Guardo como un tesoro la cinta de vídeo en la que registramos parajes de película 

 


La costa de Misisipí es de consumo interno norteamericano. No suele ser visitada por turistas extranjeros, la mayoría de los cuales se quedan en Florida o alcanzan la exuberancia de California. O visitan, directamente, el sofocante, pero siempre apasionante, Nueva York de agosto, en el que uno se consume con su pegajoso calor urbano. La playa y el sol de esa pequeña cuña que se asoma al mar entre Alabama y Luisiana se queda para los lugareños más avisados e intrépidos: la costa del golfo de México es irregular y discontinua y sobre ella pende siempre el eterno aviso de las inclemencias. Katrina, un mal viento surgido de las entrañas de los mares más feroces, no ha dejado nada. Nada. No hará ni un par de meses gozábamos Mariló Montero y yo de la hospitalidad de un matrimonio amigo de Waveland, solitario enclave de larga lengua de arena a la que se asoman, en sueño repetido de madera y mecedora, los porches sureños de las casas. Waveland era uno de esos escondites en los que guarecerse de la curiosidad ajena: fuera de los circuitos propios de los consumidores de casinos y embarcaciones de la vecina Biloxi, a esa playa solitaria y silenciosa sólo se desviaban los envidiosos como yo y los lentos lugareños que disponían del privilegio de un balcón a los atardeceres del golfo. En la contigua Bay St. Louis, poco antes de tomar el largo puente que lleva al más adinerado Gulfport, un par de acudideros braseaban con cierto decoro los pescados de la zona, y otros tantos bares de billar y Jack Daniel´s hacían de refugio ideal para las últimas horas del día. No es común deleitarse con las gambas de aquella zona, ni con sus lenguados, pero se dejaban comer.

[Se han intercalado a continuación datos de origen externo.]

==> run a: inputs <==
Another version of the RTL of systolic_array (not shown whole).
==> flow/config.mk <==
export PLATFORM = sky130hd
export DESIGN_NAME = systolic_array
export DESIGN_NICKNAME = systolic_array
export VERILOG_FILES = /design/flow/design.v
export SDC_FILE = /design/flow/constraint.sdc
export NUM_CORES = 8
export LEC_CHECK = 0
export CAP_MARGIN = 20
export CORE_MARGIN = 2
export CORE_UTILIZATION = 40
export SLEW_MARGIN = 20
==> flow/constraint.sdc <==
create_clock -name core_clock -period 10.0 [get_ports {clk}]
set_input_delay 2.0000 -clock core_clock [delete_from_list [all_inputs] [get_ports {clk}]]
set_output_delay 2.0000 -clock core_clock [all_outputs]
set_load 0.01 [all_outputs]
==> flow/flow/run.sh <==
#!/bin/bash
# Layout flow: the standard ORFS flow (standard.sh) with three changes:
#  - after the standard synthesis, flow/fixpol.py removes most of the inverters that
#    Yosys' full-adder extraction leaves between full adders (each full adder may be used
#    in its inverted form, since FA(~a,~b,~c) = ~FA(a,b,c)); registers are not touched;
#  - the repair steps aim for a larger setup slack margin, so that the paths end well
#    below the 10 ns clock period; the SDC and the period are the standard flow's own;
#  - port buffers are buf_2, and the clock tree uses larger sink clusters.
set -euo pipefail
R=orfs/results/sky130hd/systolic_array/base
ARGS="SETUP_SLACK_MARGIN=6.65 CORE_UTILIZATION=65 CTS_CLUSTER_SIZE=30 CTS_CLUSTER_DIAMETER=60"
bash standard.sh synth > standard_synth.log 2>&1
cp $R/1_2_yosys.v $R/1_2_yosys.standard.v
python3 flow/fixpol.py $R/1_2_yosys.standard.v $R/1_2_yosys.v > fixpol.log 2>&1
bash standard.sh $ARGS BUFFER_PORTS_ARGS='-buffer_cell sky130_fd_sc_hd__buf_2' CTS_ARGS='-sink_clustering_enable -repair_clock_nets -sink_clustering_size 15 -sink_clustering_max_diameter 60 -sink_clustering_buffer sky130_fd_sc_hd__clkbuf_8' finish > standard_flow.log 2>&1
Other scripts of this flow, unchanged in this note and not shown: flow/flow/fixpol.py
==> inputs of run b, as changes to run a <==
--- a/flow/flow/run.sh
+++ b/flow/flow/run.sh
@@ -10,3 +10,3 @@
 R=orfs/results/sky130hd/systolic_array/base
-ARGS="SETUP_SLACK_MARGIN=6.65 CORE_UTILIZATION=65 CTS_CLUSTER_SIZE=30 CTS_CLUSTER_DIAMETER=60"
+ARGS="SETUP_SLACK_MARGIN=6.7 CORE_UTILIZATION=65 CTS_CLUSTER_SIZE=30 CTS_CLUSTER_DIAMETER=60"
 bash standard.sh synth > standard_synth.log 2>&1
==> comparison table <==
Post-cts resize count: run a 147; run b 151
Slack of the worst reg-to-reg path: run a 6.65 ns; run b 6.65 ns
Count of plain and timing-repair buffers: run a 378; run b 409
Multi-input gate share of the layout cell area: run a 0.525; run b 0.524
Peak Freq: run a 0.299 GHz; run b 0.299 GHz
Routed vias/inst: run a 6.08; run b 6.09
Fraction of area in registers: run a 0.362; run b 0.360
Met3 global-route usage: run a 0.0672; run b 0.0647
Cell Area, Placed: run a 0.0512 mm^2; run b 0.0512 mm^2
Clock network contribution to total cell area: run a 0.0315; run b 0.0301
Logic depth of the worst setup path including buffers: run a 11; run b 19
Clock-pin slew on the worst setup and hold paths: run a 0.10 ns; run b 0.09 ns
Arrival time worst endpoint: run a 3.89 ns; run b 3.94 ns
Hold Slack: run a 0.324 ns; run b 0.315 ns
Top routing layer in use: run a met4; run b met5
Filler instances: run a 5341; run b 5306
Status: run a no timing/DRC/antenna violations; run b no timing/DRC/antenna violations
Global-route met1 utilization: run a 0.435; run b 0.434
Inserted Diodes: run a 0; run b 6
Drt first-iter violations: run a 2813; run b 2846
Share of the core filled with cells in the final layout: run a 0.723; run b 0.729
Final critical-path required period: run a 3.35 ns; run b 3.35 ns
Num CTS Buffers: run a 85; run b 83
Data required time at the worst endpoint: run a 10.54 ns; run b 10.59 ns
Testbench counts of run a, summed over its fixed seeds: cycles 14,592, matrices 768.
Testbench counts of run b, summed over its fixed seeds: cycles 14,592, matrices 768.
This is an optimization exercise on Yosys and OpenROAD, whose aim is small area, a short achievable clock period and few clock cycles per item, not a production implementation.
At most, simulation tests tie the RTL to the original design; equivalence was not proved.
Only the layout flow was run in runs 5 and 6; the RTL was not checked for function there.
Power figures rest on the tool's default switching activity, not on a simulated workload.

**flow/config.mk**
```make
export PLATFORM = sky130hd
export DESIGN_NAME = MODULE_STATIC_PROCESS
export DESIGN_NICKNAME = MODULE_STATIC_PROCESS
export VERILOG_FILES = /design/flow/design.v
export SDC_FILE = /design/flow/constraint.sdc
export NUM_CORES = 4
export LEC_CHECK = 0
export CAP_MARGIN = 20
export CORE_MARGIN = 2
export CORE_UTILIZATION = 40
export PLACE_DENSITY = 0.6
export SLEW_MARGIN = 20
```
**flow/constraint.sdc**
```tcl
create_clock -name core_clock -period 29.0 [get_ports {clk}]
set_input_delay 5.8000 -clock core_clock [delete_from_list [all_inputs] [get_ports {clk}]]
set_output_delay 5.8000 -clock core_clock [all_outputs]
set_load 0.01 [all_outputs]
```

Bill M. Ferraro y su esposa, Norma, habitaban una espaciosa casa de vieja madera pintada de blanco desde cuyo soportal se alcanzaba la playa tan sólo cruzando la escueta hierba sin vallas ni rejas que caía suavemente hacia la arena. Curiosamente, esa playa no era de consumo de bañistas: de hecho, no vi uno solo en tres días de estancia. Playa de paseo, si acaso, pero no de sombrilla y fiambrera. Con lo que a mí me emociona llevarme la tumbona y la tortilla. «Dentro de una semana desapareceremos de aquí; Katrina se lo va a llevar todo por delante.»Tomaron su carro y sus enseres imprescindibles y pusieron pies en polvorosa camino del norte del Estado. Gracias a eso han salvado la vida. Olas inmensas, vientos furiosos y lluvias agónicas han borrado del mapa las maderas, la hierba, la arboleda y la vecindad. Cerca de un par de kilómetros desde la playa hacia el interior representan hoy el paisaje tras la más cruel de las batallas. Sólo esta semana se han atrevido a volver a un refugio que ya sólo queda en los mapas y en el recuerdo. Nada. No queda absolutamente nada. En todo Misisipí, en todo Alabama, otra cuña breve –ni por asomo tan hermosa– encajada entre grandes Estados como Florida y Luisiana, ha quedado una sola hacienda sin arañar. Por esa misma Luisiana no pasó el ojo del huracán, pero devastó Nueva Orleans dejando el barrio francés, el más popular y conocido, literalmente sumergido bajo las aguas tras una tormenta que casi hemos conocido en tiempo real, a la que hemos asistido como espectadores impotentes tras haber sido televisada al mundo entero. Guardo como un tesoro la cinta de vídeo en la que registramos días inolvidables y parajes de película. Puesta en paralelo con las imágenes que nos llegan a través de todos los medios, las tomas de los amaneceres tempranos desde el Beach Road de Waveland se hacen hoy una dolorosa postal llena de melancolía. El olor a gas, a descomposición, a madera podrida representa la inexplicable venganza de los tiempos.